An enhanced numerical model for predicting higher-harmonic wave loads based on weak-scatterer theory

Abstract

Accurate prediction of higher-harmonic wave loads is crucial for designing offshore structures to withstand extreme wave conditions. High-fidelity CFD and fully nonlinear potential-flow models are accurate but computationally expensive, whereas weak-scatterer (WS) theory offers an efficient alternative by strategically neglecting higher-order scatter wave effects while retaining fully nonlinear incident-wave kinematics. However, its application to steep and extreme waves has so far been limited, mainly due to numerical instabilities, and the validity of the underlying assumptions when higher-harmonic wave loads are of primary interest. This paper presents an enhanced numerical implementation of the WS theory that substantially extends its applicability, featuring (i) an effective nonlinear correction at the waterline, implemented as a post-processing step that recovers key nonlinear contributions neglected in the original WS formulation without adding complexity to the time-domain solver, and (ii) a tailored weighted least-squares low-pass filter that robustly stabilizes the time-domain simulations.

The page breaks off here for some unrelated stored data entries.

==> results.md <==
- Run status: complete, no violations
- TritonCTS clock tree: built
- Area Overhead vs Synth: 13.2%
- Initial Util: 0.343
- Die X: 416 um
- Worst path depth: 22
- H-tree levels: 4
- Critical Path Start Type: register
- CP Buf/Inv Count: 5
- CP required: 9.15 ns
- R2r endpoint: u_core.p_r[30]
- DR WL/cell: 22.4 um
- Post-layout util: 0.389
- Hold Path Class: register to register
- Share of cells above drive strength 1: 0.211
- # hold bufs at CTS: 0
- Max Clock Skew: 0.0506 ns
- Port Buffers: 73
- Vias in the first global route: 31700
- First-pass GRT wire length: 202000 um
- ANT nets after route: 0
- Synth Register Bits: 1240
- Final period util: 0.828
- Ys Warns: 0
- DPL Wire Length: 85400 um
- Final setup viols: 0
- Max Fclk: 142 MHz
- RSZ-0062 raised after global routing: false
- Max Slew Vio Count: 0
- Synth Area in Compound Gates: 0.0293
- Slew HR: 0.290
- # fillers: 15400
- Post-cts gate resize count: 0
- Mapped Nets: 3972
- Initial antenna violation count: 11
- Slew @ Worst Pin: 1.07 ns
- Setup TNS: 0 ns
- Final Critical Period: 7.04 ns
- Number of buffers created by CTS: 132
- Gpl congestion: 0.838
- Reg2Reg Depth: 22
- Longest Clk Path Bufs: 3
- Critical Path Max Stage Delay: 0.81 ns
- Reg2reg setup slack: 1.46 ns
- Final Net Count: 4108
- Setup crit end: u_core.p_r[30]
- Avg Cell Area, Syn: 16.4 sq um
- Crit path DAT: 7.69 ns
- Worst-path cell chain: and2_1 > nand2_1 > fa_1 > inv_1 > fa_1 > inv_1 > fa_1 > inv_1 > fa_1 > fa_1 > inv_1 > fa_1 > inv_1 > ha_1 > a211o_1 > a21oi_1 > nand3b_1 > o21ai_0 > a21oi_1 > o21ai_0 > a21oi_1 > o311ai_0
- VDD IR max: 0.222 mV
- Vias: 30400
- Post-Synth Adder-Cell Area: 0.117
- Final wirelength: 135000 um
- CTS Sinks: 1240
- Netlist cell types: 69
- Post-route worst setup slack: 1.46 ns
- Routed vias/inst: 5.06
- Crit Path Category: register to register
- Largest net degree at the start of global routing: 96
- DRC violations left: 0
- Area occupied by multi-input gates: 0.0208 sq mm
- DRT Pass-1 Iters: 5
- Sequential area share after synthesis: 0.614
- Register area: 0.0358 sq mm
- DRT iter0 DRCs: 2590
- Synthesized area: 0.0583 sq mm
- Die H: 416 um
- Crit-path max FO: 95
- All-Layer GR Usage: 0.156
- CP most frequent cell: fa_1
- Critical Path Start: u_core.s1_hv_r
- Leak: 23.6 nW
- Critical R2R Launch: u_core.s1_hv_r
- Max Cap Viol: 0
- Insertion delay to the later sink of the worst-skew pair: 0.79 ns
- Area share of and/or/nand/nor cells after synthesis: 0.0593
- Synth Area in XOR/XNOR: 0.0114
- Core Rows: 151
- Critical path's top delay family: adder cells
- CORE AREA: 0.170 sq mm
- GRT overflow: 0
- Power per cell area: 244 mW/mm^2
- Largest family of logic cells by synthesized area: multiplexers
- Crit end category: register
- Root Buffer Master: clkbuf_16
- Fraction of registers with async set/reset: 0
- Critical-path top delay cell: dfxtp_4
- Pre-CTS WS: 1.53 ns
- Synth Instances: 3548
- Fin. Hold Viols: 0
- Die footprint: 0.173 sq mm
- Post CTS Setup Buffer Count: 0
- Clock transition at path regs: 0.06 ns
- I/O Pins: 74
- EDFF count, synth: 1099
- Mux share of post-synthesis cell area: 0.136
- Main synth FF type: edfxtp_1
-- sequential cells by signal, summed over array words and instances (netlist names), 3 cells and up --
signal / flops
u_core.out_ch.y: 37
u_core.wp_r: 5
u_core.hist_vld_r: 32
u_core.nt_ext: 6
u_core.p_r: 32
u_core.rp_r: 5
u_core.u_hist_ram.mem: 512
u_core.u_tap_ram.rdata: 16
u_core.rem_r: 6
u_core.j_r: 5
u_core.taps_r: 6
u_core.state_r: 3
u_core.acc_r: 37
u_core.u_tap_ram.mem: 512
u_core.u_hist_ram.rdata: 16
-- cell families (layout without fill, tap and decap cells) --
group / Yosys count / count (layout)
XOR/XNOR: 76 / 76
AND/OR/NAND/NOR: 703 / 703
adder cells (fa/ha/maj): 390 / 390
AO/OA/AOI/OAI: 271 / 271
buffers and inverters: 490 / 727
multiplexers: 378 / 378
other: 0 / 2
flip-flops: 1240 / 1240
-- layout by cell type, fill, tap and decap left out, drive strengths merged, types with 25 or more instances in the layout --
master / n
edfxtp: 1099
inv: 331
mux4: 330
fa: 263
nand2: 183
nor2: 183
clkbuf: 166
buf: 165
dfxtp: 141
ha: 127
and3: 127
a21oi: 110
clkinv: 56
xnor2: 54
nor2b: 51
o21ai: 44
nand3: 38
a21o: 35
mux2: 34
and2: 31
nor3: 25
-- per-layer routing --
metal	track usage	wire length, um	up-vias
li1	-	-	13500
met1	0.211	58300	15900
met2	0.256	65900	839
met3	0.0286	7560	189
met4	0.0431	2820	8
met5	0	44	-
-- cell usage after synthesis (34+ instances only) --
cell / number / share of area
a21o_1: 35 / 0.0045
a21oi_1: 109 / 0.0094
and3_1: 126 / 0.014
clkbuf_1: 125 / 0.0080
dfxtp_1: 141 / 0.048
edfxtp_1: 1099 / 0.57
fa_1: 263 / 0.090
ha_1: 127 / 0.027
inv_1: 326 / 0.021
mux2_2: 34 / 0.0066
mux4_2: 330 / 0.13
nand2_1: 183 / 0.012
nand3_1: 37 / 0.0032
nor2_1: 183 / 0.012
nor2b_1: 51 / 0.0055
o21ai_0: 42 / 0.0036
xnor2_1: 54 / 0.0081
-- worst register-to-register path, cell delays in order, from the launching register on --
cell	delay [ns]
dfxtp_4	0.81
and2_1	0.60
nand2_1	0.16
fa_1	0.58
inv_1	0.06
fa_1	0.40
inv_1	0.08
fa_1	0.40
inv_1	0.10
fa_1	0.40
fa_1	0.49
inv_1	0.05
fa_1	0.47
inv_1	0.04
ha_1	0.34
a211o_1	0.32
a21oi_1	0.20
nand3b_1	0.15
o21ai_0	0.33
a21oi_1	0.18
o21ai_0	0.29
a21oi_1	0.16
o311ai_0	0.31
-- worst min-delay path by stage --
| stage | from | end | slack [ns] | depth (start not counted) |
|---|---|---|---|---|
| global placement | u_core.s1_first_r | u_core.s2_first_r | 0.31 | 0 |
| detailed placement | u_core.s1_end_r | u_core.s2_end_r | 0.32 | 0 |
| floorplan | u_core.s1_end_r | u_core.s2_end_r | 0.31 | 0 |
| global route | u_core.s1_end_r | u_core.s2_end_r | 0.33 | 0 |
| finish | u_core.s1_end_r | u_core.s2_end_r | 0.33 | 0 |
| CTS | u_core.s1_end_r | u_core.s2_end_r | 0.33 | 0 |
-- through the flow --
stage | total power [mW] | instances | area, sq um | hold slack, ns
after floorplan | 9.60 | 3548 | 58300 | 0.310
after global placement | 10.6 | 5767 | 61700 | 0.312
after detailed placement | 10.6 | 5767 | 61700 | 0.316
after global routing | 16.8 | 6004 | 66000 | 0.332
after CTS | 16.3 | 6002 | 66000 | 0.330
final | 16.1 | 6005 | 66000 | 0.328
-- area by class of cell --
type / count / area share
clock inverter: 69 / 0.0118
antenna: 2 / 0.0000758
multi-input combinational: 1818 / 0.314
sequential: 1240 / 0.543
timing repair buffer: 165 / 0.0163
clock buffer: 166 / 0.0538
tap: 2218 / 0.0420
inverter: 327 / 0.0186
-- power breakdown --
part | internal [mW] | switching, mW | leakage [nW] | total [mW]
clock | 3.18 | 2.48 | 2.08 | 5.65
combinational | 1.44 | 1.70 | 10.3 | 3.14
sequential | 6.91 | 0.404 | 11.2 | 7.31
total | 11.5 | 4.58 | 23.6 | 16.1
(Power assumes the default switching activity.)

Furthermore, (iii) a Morison-drag model based on the instantaneous Keulegan–Carpenter number is incorporated to estimate important viscous contributions for floating structures in extreme seas. We validate the enhanced numerical model and assess its performance in large-amplitude waves through benchmark cases, including monopiles and a semi-submersible floater. The results demonstrate stable and accurate simulations at high wave steepness, where comparable models may fail due to local wave breaking at the waterline, and confirm the critical role of the nonlinear waterline correction in reliably predicting higher-harmonic nonlinear wave loads for engineering applications.